Traditional IRA

 

Annual Contributions

Annual contributions cannot exceed an individual’s annual compensation. Catch-up contributions can be made in addition to the annual contribution by anyone age 50 or older who meets the income requirements.

Year Annual contribution Additional catch-up contribution
2009 $5,000 $1,000
2010 $5,000 $1,000

Note:  Annual contribution limits will be adjusted for inflation in $500 increments when the inflation factor for the year or years since the last increase is enough to reach $500.

Contribution Deadline

Contributions for the current tax year must be made by April 15 of the following year, unless April 15 falls on a Saturday or Sunday.

Deductible Contributions

Depending on their tax-filing status, modified adjusted gross income (MAGI) and plan participation, IRA owners may be eligible to deduct their full contribution, part of it or none.

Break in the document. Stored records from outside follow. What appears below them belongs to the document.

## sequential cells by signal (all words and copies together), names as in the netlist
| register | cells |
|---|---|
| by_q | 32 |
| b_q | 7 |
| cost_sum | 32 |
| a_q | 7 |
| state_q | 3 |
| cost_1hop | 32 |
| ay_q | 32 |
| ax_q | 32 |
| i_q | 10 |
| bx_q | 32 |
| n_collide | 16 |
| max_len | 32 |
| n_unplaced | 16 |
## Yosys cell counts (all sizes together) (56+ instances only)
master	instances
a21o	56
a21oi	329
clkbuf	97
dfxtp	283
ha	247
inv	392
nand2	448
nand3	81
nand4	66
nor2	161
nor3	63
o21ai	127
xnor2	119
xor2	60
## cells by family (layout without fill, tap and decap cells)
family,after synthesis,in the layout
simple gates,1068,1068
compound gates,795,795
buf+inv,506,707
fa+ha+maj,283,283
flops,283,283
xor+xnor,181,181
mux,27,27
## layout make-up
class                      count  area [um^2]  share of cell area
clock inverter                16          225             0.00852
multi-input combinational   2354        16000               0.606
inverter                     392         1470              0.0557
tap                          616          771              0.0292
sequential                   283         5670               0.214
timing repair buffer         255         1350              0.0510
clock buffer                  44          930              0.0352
## src/rtl/micro_waves_ctrl_gen.sv

```systemverilog
// micro_waves_ctrl_gen: microwave controller - keypad BCD time entry, countdown, door interlock, pause/resume, power duty cycling.
// Latency: button/key events act on the edge that samples them; the countdown decrements once every CLK_DIV cycles in COOK.
// Backpressure: none; inputs are sampled every cycle and all outputs are always valid.
//
// Optional feature: define QUICK_START_EN for quick start (start at 0:00 loads 0:30) and +30 s on start while cooking.
// Ports: clk, resetn (async, active-low); startn/stopn/clearn active-low buttons; door_closed (1 = closed);
//        keypad one-hot digit keys; power_key; sec_ones/sec_tens/minutes BCD time; power level;
//        mag_on magnetron enable; done cook-finished flag; state (IDLE=0, COOK=1, PAUSE=2, DONE=3).
module micro_waves_ctrl_gen #(
    parameter int CLK_DIV    = 50_000_000,
    parameter int MIN_DIGITS = 1,
    parameter int PWR_WINDOW = 10
) (
    input  logic                            clk,
    input  logic                            resetn,
    input  logic                            startn,
    input  logic                            stopn,
    input  logic                            clearn,
    input  logic                            door_closed,
    input  logic [9:0]                      keypad,
    input  logic                            power_key,
    output logic [3:0]                      sec_ones,
    output logic [3:0]                      sec_tens,
    output logic [4*MIN_DIGITS-1:0]         minutes,
    output logic [$clog2(PWR_WINDOW+1)-1:0] power,
    output logic                            mag_on,
    output logic                            done,
    output logic [1:0]                      state
);
    localparam int PW = $clog2(PWR_WINDOW + 1);
    localparam int DW = $clog2(CLK_DIV);
    localparam int MW = 4 * MIN_DIGITS;

    typedef enum logic [1:0] {IDLE = 2'd0, COOK = 2'd1, PAUSE = 2'd2, DONE = 2'd3} state_t;

    state_t        st;
    logic [DW-1:0] div_cnt;
    logic [PW-1:0] win_cnt;
    logic          start_q, stop_q, clear_q, pkey_q;
    logic [9:0]    kp_q;

    // Edge detection against the previous sample.
    logic start_ev, stop_ev, clear_ev, pkey_ev, key_ev;
    assign start_ev = start_q & ~startn;
    assign stop_ev  = stop_q & ~stopn;
    assign clear_ev = clear_q & ~clearn;
    assign pkey_ev  = ~pkey_q & power_key;
    // Multi-key words never fire, and since kp_q then holds a non-zero word the keypad must return to 0 first.
    assign key_ev   = (kp_q == 10'd0) && $onehot(keypad);

    logic [3:0] key_val;
    always_comb begin
        key_val = 4'd0;
        for (int i = 0; i < 10; i++) begin
            if (keypad[i]) key_val = 4'(i);
        end
    end

    // Entry shift: minutes move up one digit, sec_tens enters minute digit 0.
    logic [MW-1:0] min_shift;
    always_comb begin
        min_shift = '0;
        min_shift[3:0] = sec_tens;
        for (int i = 1; i < MIN_DIGITS; i++) begin
            min_shift[4*i +: 4] = minutes[4*(i-1) +: 4];
        end
    end

    // One-second decrement with BCD borrow through seconds then minutes.
    logic [3:0]    dec_ones, dec_tens;
    logic [MW-1:0] dec_min;
    logic          dec_borrow;
    always_comb begin
        dec_ones   = sec_ones;
        dec_tens   = sec_tens;
        dec_min    = minutes;
        dec_borrow = 1'b0;
        if (sec_ones != 4'd0) begin
            dec_ones = sec_ones - 4'd1;
        end else if (sec_tens != 4'd0) begin
            dec_tens = sec_tens - 4'd1;
            dec_ones = 4'd9;
        end else begin
            dec_tens   = 4'd5;
            dec_ones   = 4'd9;
            dec_borrow = 1'b1;
            for (int i = 0; i < MIN_DIGITS; i++) begin
                if (dec_borrow) begin
                    if (minutes[4*i +: 4] == 4'd0) begin
                        dec_min[4*i +: 4] = 4'd9;
                    end else begin
                        dec_min[4*i +: 4] = minutes[4*i +: 4] - 4'd1;
                        dec_borrow        = 1'b0;
                    end
                end
            end
        end
    end

    logic dec_zero, time_zero, tick;
    assign dec_zero  = (dec_min == '0) && (dec_tens == 4'd0) && (dec_ones == 4'd0);
    assign time_zero = (minutes == '0) && (sec_tens == 4'd0) && (sec_ones == 4'd0);
    assign tick      = (div_cnt == DW'(CLK_DIV - 1));

`ifdef QUICK_START_EN
    // +30 s: tens digit +3 with carry at 6 into the minutes; add_carry left set after the loop means overflow.
    logic [4:0]    add_tens_sum;
    logic [3:0]    add_tens;
    logic [MW-1:0] add_min;
    logic          add_carry;
    always_comb begin
        add_tens_sum = {1'b0, sec_tens} + 5'd3;
        add_tens     = add_tens_sum[3:0];
        add_carry    = 1'b0;
        if (add_tens_sum >= 5'd6) begin
            add_tens  = 4'(add_tens_sum - 5'd6);
            add_carry = 1'b1;
        end
        add_min = minutes;
        for (int i = 0; i < MIN_DIGITS; i++) begin
            if (add_carry) begin
                if (minutes[4*i +: 4] >= 4'd9) begin
                    add_min[4*i +: 4] = 4'd0;
                end else begin
                    add_min[4*i +: 4] = minutes[4*i +: 4] + 4'd1;
                    add_carry         = 1'b0;
                end
            end
        end
    end
`endif

    always_ff @(posedge clk or negedge resetn) begin
        if (!resetn) begin
            st       <= IDLE;
            sec_ones <= '0;
            sec_tens <= '0;
            minutes  <= '0;
            power    <= PW'(PWR_WINDOW);
            done     <= 1'b0;
            div_cnt  <= '0;
            win_cnt  <= '0;
            start_q  <= 1'b1;
            stop_q   <= 1'b1;
            clear_q  <= 1'b1;
            pkey_q   <= 1'b0;
            kp_q     <= '0;
        end else begin
            start_q <= startn;
            stop_q  <= stopn;
            clear_q <= clearn;
            pkey_q  <= power_key;
            kp_q    <= keypad;
            if (clear_ev) begin
                st       <= IDLE;
                sec_ones <= '0;
                sec_tens <= '0;
                minutes  <= '0;
                done     <= 1'b0;
            end else begin
                case (st)
                    IDLE: begin
                        if (start_ev && !stop_ev) begin
                            if (door_closed && !time_zero) begin
                                st      <= COOK;
                                div_cnt <= '0;
                                win_cnt <= '0;
                            end
`ifdef QUICK_START_EN
                            else if (door_closed) begin
                                sec_tens <= 4'd3;
                                sec_ones <= 4'd0;
                                st       <= COOK;
                                div_cnt  <= '0;
                                win_cnt  <= '0;
                            end
`endif
                        end else if (!stop_ev) begin
                            if (key_ev) begin
                                minutes  <= min_shift;
                                sec_tens <= sec_ones;
                                sec_ones <= key_val;
                            end
                            if (pkey_ev) begin
                                power <= (power <= PW'(1)) ? PW'(PWR_WINDOW) : power - PW'(1);
                            end
                        end
                    end
                    COOK: begin
                        // stop / door open outrank the tick: no decrement on that edge.
                        if (stop_ev || !door_closed) begin
                            st <= PAUSE;
                        end
`ifdef QUICK_START_EN
                        else if (start_ev) begin
                            if (add_carry) begin
                                minutes  <= {MIN_DIGITS{4'd9}};
                                sec_tens <= 4'd9;
                                sec_ones <= 4'd9;
                            end else begin
                                minutes  <= add_min;
                                sec_tens <= add_tens;
                            end
                        end
`endif
                        else if (tick) begin
                            div_cnt  <= '0;
                            win_cnt  <= (win_cnt == PW'(PWR_WINDOW - 1)) ? '0 : win_cnt + PW'(1);
                            sec_ones <= dec_ones;
                            sec_tens <= dec_tens;
                            minutes  <= dec_min;
                            if (dec_zero) begin
                                st   <= DONE;
                                done <= 1'b1;
                            end
                        end else begin
                            div_cnt <= div_cnt + DW'(1);
                        end
                    end
                    PAUSE: begin
                        // Divider and window counter hold; resume continues from the frozen count.
                        if (stop_ev) begin
                            st       <= IDLE;
                            sec_ones <= '0;
                            sec_tens <= '0;
                            minutes  <= '0;
                        end else if (start_ev && door_closed) begin
                            st <= COOK;
                        end
                    end
                    DONE: begin
                        if (stop_ev || !door_closed || start_ev || key_ev || pkey_ev) begin
                            st   <= IDLE;
                            done <= 1'b0;
                        end
                    end
                    default: st <= IDLE;
                endcase
            end
        end
    end

    // Door term is combinational so the magnetron drops in the cycle the door opens.
    assign mag_on = (st == COOK) && door_closed && (win_cnt < power);
    assign state  = st;

endmodule

```

## config.mk

```make
export PLATFORM = sky130hd
export DESIGN_NAME = micro_waves_ctrl_gen
export DESIGN_NICKNAME = d
export VERILOG_FILES = /design/src/rtl/micro_waves_ctrl_gen.sv
export SDC_FILE = /design/constraint.sdc
export NUM_CORES = 1
export LEC_CHECK = 0
export ABC_AREA = 1
export CORE_UTILIZATION = 59
export DETAILED_ROUTE_END_ITERATION = 8
export GPL_ROUTABILITY_DRIVEN = 0
export PLACE_DENSITY_LB_ADDON = 0.2
export REMOVE_ABC_BUFFERS = 1
export SLEW_MARGIN = 20
export SYNTH_ARGS = -nofsm -noshare
export SYNTH_HDL_FRONTEND = slang
export SYNTH_SLANG_ARGS = --single-unit
```

## constraint.sdc

```tcl
create_clock -name clk -period 2.1 [get_ports clk]
set_clock_uncertainty 0.05 [all_clocks]
set_input_delay 0.42 -clock clk [delete_from_list [all_inputs] [get_ports clk]]
set_output_delay 0.42 -clock clk [all_outputs]
set_load 0.005 [all_outputs]
```

==> impl_results.md, run 1 <==
* F_max at 280 MHz
* Area delta synth->final at 25.1%
* Total clock sinks at 63
* Top cells by area, synth: dfrtp_1, nand2_1, inv_1
* EDFF count, synth at 0
* Vias in the first global route at 4,230
* I/O pin count at 37
* Final period util at 1.70
* Worst setup margin at -1.47 ns
* Fill count at 523
* Num CTS Buffers at 9
* # rows at 31
* Combinational Power Share at 0.572
* Starting density of the core at 0.612
* RSZ-0062 raised after global routing: yes
* Max incr delay on CP at 0.53 ns
* Final max-slew violation count at 0
* Post-synthesis compound-gate area fraction at 0.109
* Most numerous cell in the Yosys netlist: nand2_1
* Synth Area in Simple Gates at 0.343
* Die Area at 7920 sq um
* Top post-synthesis cells by count: nand2_1, inv_1, nor2_1
* Vias post-DR at 4,415
* Setup Fix Bufs, Post-CTS at 0
* Clock Latency Late Sink at 0.34 ns
* PortBufs at 36
* Root buffer cell: clkbuf_8
* Failing checks: setup timing
* Die width at 89.0 um
* Rel. slew slack at 0.631
* Internal power at 3880 uW
* Switching pwr at 3220 uW
* Leakage Power at 0.00262 uW
* Post-Synthesis Cells at 607
* Wirelength, routed at 11,300 um
* Synth Area in Adders at 0.0746
* Pwr Density at 1270 nW/um^2
* Synth Area in XOR/XNOR at 0.0255
* Buf+Inv Stages, Crit Path at 5
* Post-layout util at 0.766
* Initial antenna violation count at 0
* Post-Syn Area at 4460 sq um
* First-pass GRT wire length at 18,700 um
* Hold Vio Cnt, Final at 0
* Design Area, Final at 5590 sq um
* Ys async rst share at 1.00
* N_diodes at 0
* Worst Tran Pin Value at 0.548 ns
* Main synth FF type: dfrtp_1
* DRC at 0
* Critical path class: input pin to register
* CTS max path bufs at 2
* CP delay by family, top: adder cells
* Clock transition at path regs at 0.07 ns
* CP Capture Type: register
* Type of the worst min-delay path: input pin to async pin
* Layout cells sized above 1 at 0.212
* Synth Register Bits at 63
* Slowest cell on crit path: fa_1
* Die Height at 89.0 um
* First DRT Iteration DRCs at 290
* Htree depth at 3
* Maximum capacitance violations at 0
* Synth cell types at 45
* Total global routing overflow at 0
* DP HPWL at 8540 um
* Min Tclk post-route at 3.57 ns
* Worst EP required at 2.31 ns
* Cell type with the largest total area after synthesis: dfrtp_1
* Seq pwr share at 0.281
* CTS tree: done
* All-Layer GR Usage at 0.308
* Peak supply drop at 0.900 mV
* Via density at 5.50
* Combinational family with the most area after synthesis: simple AND/OR/NAND/NOR gates
* Sequential share of the synthesized area at 0.355
* Wire per inst at 14.1 um
* Cell mode on critical path: fa_1
* Outcome: finished, violations left
* Router iterations before antenna repair at 5
* Startpoint Class: input pin
* Yosys warnings at 0
* Final setup fails at 16
* Mux share of post-synthesis cell area at 0
* Clk network pwr share at 0.147
* Critical Path Fanout Max at 6
* CP cell instances: buf_6 > fa_1 > fa_1 > inv_2 > fa_1 > inv_1 > ha_2 > inv_2 > fa_1 > nand3b_1 > nor2_1 > nand3_1 > o21ai_2 > nand2_2 > nor2_8 > buf_6 > nand2_2 > o21ai_1
* Largest net degree at the start of global routing at 36
* Switching Share at 0.454
* Nets at 739
* Antenna-violating nets left at 0
* DP Area at 5300 sq um
* Core ar. at 7290 sq um
* WP data arrival at 3.78 ns
* Post-synth top area share at 0.325
* Syn Area/Cell at 7.35 sq um
==> state kept, by name, indices dropped and copies added, names as in the netlist <==
signal / flops
clear_q: 1
div_cnt: 26
done: 1
kp_q: 10
minutes: 4
pkey_q: 1
power: 4
sec_ones: 4
sec_tens: 4
start_q: 1
state: 2
stop_q: 1
win_cnt: 4
==> kinds of logic after synthesis <==
kind of cell / count (synthesis)
buffers and inverters: 95
flip-flops: 63
AND/OR/NAND/NOR: 330
AO/OA/AOI/OAI: 83
adder cells (fa/ha/maj): 23
XOR/XNOR: 13
==> through the flow <==
stage | hold WS (ns) | cells | total power [uW] | setup WS, ns | setup TNS [ns]
floorplan | 0.0744 | 597 | 4210 | -1.68 | -27.16
global placement | 0.407 | 787 | 5640 | -2.15 | -32.07
detailed placement | 0.422 | 787 | 5800 | -2.27 | -33.96
CTS | 0.0590 | 803 | 6970 | -1.53 | -22.49
global route | 0.0843 | 803 | 7640 | -1.66 | -24.69
finish | 0.0411 | 803 | 7110 | -1.47 | -21.78
==> path summary, 6_finish.rpt <==
check	startpoint	endpoint	slack, ns	depth (start not counted)
max	keypad[3]	minutes[1]$_DFFE_PN0P_	-1.47	18
min	resetn	win_cnt[2]$_DFFE_PN0P_	0.04	2
max in group asynchronous	resetn	stop_q$_DFF_PN1_	1.57	2
min in group clk	keypad[0]	kp_q[0]$_DFF_PN0_	0.14	1
max reg2reg	state[1]$_DFFE_PN0P_	sec_tens[2]$_DFFE_PN0P_	-0.07	9
min reg2reg	div_cnt[0]$_DFFE_PN0P_	div_cnt[0]$_DFFE_PN0P_	0.47	1
==> routing by layer <==
layer	part of all wire	track usage
met1	0.42	0.373
met2	0.50	0.551
met3	0.056	0.0609
met4	0.019	0.0981
met5	0	0
==> layout by cell type, fill, tap and decap left out, types with 15 or more instances in the layout <==
| master | n |
|---|---|
| nand2_1 | 136 |
| clkdlybuf4s50_1 | 28 |
| dfrtp_1 | 58 |
| a21oi_1 | 20 |
| nor2_1 | 72 |
| nand3_1 | 45 |
| buf_4 | 49 |
| o21ai_0 | 21 |
| inv_1 | 75 |
| nor3_1 | 21 |
| o21ai_1 | 15 |
==> area by class of cell <==
cell class,instances,area (sq um),area share
Inverter,85,322,0.0576
Clock inverter,4,45.0,0.00806
Clock buffer,12,145,0.0260
Multi-Input combinational cell,449,2570,0.460
Tap cell,99,124,0.0222
Sequential cell,63,1580,0.283
Timing Repair Buffer,91,801,0.143
==> power groups by stage <==
stage / Combinational, uW / Clock (uW) / Sequential, uW
5_1_grt: 4480 / 1120 / 2040
2_1_floorplan: 2270 / 0 / 1950
4_1_cts: 3940 / 1060 / 1980
3_3_place_gp: 3660 / 0 / 1980
3_5_place_dp: 3810 / 0 / 1990
6_report: 4060 / 1040 / 2000
==> what timing repair did <==
| action | CTS | global route |
|---|---|---|
| endpoints found under the setup margin | 16 | 17 |
| resized for setup | 47 | 17 |
| pin swaps | 15 | 17 |
| gates cloned | 0 | 0 |
| hold buffers | 0 | 0 |
No activity file was read; power rests on OpenSTA's default activity.
==> run 2, diff against run 1 <==
Settings changed: CORE_UTILIZATION 59 to 60.
Clock period 2.1 ns to 4.16 ns, I/O delays scaled along.
==> run 2 against run 1 <==
  * The run now ends clean
  * Sequential power shrank 49%
  * Final cell count shrank 4.4%
  * First-iteration DRC count shrank 2.8%
  * Non-clock buffer count shrank 35
  * Count of clock-buffer cells in the layout shrank 2
  * Critical path depth grew 1
  * Sequential share of layout area grew 1.3 points
  * Critical endpoint is now minutes[3]$_DFFE_PN0P_
==> impl_results.md, run 2 (synthesized netlist as in run 1, its figures left out) <==
* Outcome: completed
* Reg2reg path depth at 8 (-1)
* Nets at 704 (-4.7%)
* Worst EP required at 4.40 ns (+2.09 ns)
* Critical R2R Capture: win_cnt[3]$_DFFE_PN0P_
* Worst setup margin at 0.000114 ns (+1.47 ns)
* Buf+Inv Stages, Crit Path at 6 (+1)
* Starting density of the core at 0.619 (+0.00658)
* CP Depth at 19 (+1)
* Cell mode on critical path: fa_1
* Final max-slew violation count at 0 (unchanged)
* Num CTS Buffers at 9 (unchanged)
* Wire per inst at 15.1 um (+7.0%)
* Die Area at 7790 sq um (-1.6%)
* F_max at 240 MHz
* Total global routing overflow at 0 (unchanged)
* Max incr delay on CP at 0.54 ns (about the same)
* Most common cell after layout, fill and taps aside: nand2_1
* Slowest cell on crit path: fa_1
* Reg2reg start: state[1]$_DFFE_PN0P_
* FF-to-FF setup slack at 1.65 ns (+1.72 ns)
* Router iterations before antenna repair at 4 (-1)
* DP HPWL at 8120 um (-4.9%)
* Met3 routed WL at 685 um (+7.5%)
* DRC at 0 (unchanged)
* Dpl ws at -0.662 ns (+1.61 ns)
* Die Height at 88.3 um (-0.81%)
* N_diodes at 0 (unchanged)
* Leakage Power at 0.00248 uW (-5.4%)
* CP Capture Type: register
* Hold WS at 0.318 ns (+0.277 ns)
* Core ar. at 7210 sq um (-1.1%)
* Type of the worst min-delay path: input pin to async pin
* Wirelength, routed at 11,600 um (+2.3%)
* Worst Tran Pin Value at 0.676 ns (+0.128 ns)
* Via density at 5.61 (+2.0%)
* Min Tclk post-route at 4.16 ns
* CP delay by family, top: adder cells
* Critical path class: input pin to register
* Total clock sinks at 63 (unchanged)
* Area delta synth->final at 19.6%
* CTS tree: done
* Maximum capacitance violations at 0 (unchanged)
* I/O pin count at 37 (unchanged)
* PortBufs at 36 (unchanged)
* Vias in the first global route at 4,199 (-0.73%)
* Top flop regs: div_cnt x26, kp_q x10
* Layout cells sized above 1 at 0.160 (-0.0517)
* Initial antenna violation count at 0 (unchanged)
* Largest net degree at the start of global routing at 43 (+19%)
* Hold Vio Cnt, Final at 0 (unchanged)
* Largest register by flop count: div_cnt
* Clock transition at path regs at 0.07 ns (about the same)
* Rel. slew slack at 0.549 (-0.0817)
* Peak supply drop at 0.426 mV (-53%)
* Vias post-DR at 4,308 (-2.4%)
* M1 WL at 4790 um (+0.15%)
* CP cell instances: buf_6 > fa_1 > fa_1 > inv_2 > fa_1 > inv_1 > ha_2 > inv_2 > fa_1 > nand3b_1 > nor2_1 > nand3_1 > o21ai_2 > nand2_2 > nor2_8 > buf_12 > buf_4 > nand3_2 > nand2_1
* Met2 wire length at 5880 um (+3.0%)
* Die width at 88.3 um (-0.81%)
* Final setup fails at 0 (-16)
* Critical Path Fanout Max at 6 (unchanged)
* First-pass GRT wire length at 19,000 um (+1.9%)
* Root buffer cell: clkbuf_8
* CTS max path bufs at 2 (unchanged)
* Final period util at 1.00
* Max Used Layer: met4
* Number of flip-flops in the largest register at 26 (unchanged)
* Most frequent cells in the layout: nand2_1, inv_1, nor2_1
* RSZ-0062 raised after global routing: yes
* Pwr Density at 675 nW/um^2 (-47%)
* First DRT Iteration DRCs at 282 (-2.8%)
* Clock Latency Late Sink at 0.35 ns (about the same)
* Antenna-violating nets left at 0 (unchanged)
* Htree depth at 3 (unchanged)
* All-Layer GR Usage at 0.320 (+0.0122)
* Startpoint Class: input pin
* WP data arrival at 4.40 ns (+0.62 ns)
* # rows at 31 (unchanged)
run 2: area by class of cell:
type                       count  area, sq um
clock inverter                 6         83.8
fill                         554         1870
tap                           99          124
clock buffer                  10          138
sequential                    63         1580
inverter                      85          322
multi-input combinational    449         2510
timing repair buffer          56          578
run 2: report_power, final:
| group | switching (uW) | internal (uW) | leakage (uW) |
|---|---|---|---|
| Sequential | 231 | 801 | 0.000812 |
| Clock | 252 | 351 | 0.000116 |
| Combinational | 1150 | 815 | 0.00155 |
| Total | 1640 | 1970 | 0.00248 |
run 2: stage by stage:
step                      area (sq um)  setup TNS (ns)   util  instances  power, uW
after detailed placement          4950           -8.93  0.687        743       2730
after global routing              5340           -1.23  0.740        768       3880
final                             5340               0  0.740        768       3610
after floorplan                   4370         -0.0543      -        597       2130
after CTS                         5250        -0.00244  0.728        762       3470
after global placement            4950           -6.38  0.687        743       2660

Retirement plan participants
Tax-filing status Fully deductible Partially deductible Nondeductible
  2009 MAGI
Single $55,000 or less $55,001–$64,999 $65,000 or more
Joint (IRA owner is active plan participant) $89,000 or less $89,001–$108,999 $109,000 or more
Joint (IRA owner’s spouse, not IRA owner, is active plan participant) $166,000 or less $166,001–$175,999 $176,000 or more
  2010 MAGI
Single $56,000 or less $56,001–$65,999 $66,000 or more
Joint (IRA owner is active plan participant) $89,000 or less $89,001–$108,999 $109,000 or more
Joint (IRA owner’s spouse, not IRA owner, is active plan participant) $167,000 or less $167,001–$176,999 $177,000 or more
IRA owners who are married and filing separately can make partially deductible contributions to a traditional IRA if their MAGI is between $0 and $10,000. See IRS Publication 590 (PDF) for more information.
 

Non-participants in a retirement plan
IRA investors who are not covered by a retirement plan at work and are single or who have a spouse without a retirement plan at work can contribute up to $5,000 for 2009 and 2010 (compensation must equal or exceed the contribution) and can deduct the full contribution amount. There is no maximum modified MAGI limitation.

Nonrefundable tax credits

Eligible taxpayers can claim a nonrefundable tax credit for contributions to their IRAs. The maximum credit allowed is 50% (maximum $2,000 in 2009 and 2010) of total annual contributions. Eligible taxpayers include:

  • joint filers with a MAGI of $55,500 or less in 2009 and 2010
  • heads of household with a MAGI of $41,625 in 2009 and 2010
  • single filers with a MAGI of $27,750 or less in 2009 and 2010

Unemployed Spouses

  • An unemployed spouse or a spouse not covered by a retirement plan at work can make tax-deductible contributions to an IRA providing:
    • the other spouse belongs to a retirement plan at work
    • the couple’s MAGI is less than $166,000 in 2009 and $167,000 in 2010
  • If the couple files a joint tax return with compensation equal to or exceeding the IRA contributions for that year, the spouse may contribute up to $5,000 ($6,000 for spouses who are age 50 or older) in the 2009 and 2010 tax years

Penalty-free early withdrawals

Traditional IRA owners can withdraw money penalty-free before age 59-1/2 for the following reasons:

  • a first-home purchase, up to $10,000
  • qualified higher education expenses for themselves, spouse, child or grandchild
  • certain periodic payments, medical expenses and health insurance premiums
  • if assessed with a levy by the IRS
  • upon disability or at death

Withdrawals are taxed as ordinary income.

Creditor protection

  • Contributory IRA assets are protected from creditors up to $1 million. Contributory assets above $1 million are subject to state law regarding creditor protection.
  • Rollover IRA assets that came from employer-sponsored retirement plans [401(k), 403(b), 457, profit-sharing, money purchase, SIMPLE and SEP IRAs] enjoy unlimited protection regardless of the amount and are not subject to state law regarding creditor protection.

Converting to a Roth IRA

  • Assets in a traditional IRA may be converted to a Roth IRA if an investor’s MAGI for that year is $100,000 or less (married or single).
    • Required minimum distributions (RMDs) from the traditional IRA are not considered part of the MAGI. Investors 70-1/2and older who are subject to RMDs from their traditional IRA may be able to convert to a Roth and avoid future distributions. Keep in mind that RMDs taken from the traditional IRA in the year of conversion are not eligible to be converted. Additionally, all conversion amounts are subject to taxation in the year of conversion.
  • A married person filing a separate return cannot convert a traditional IRA to a Roth IRA.
  • The taxable portion of the converted amount will be treated as taxable income.
  • Future contributions can be made to the new Roth IRA.
  • A conversion must be initiated by December 31 of a given year to be considered a conversion for that taxable period.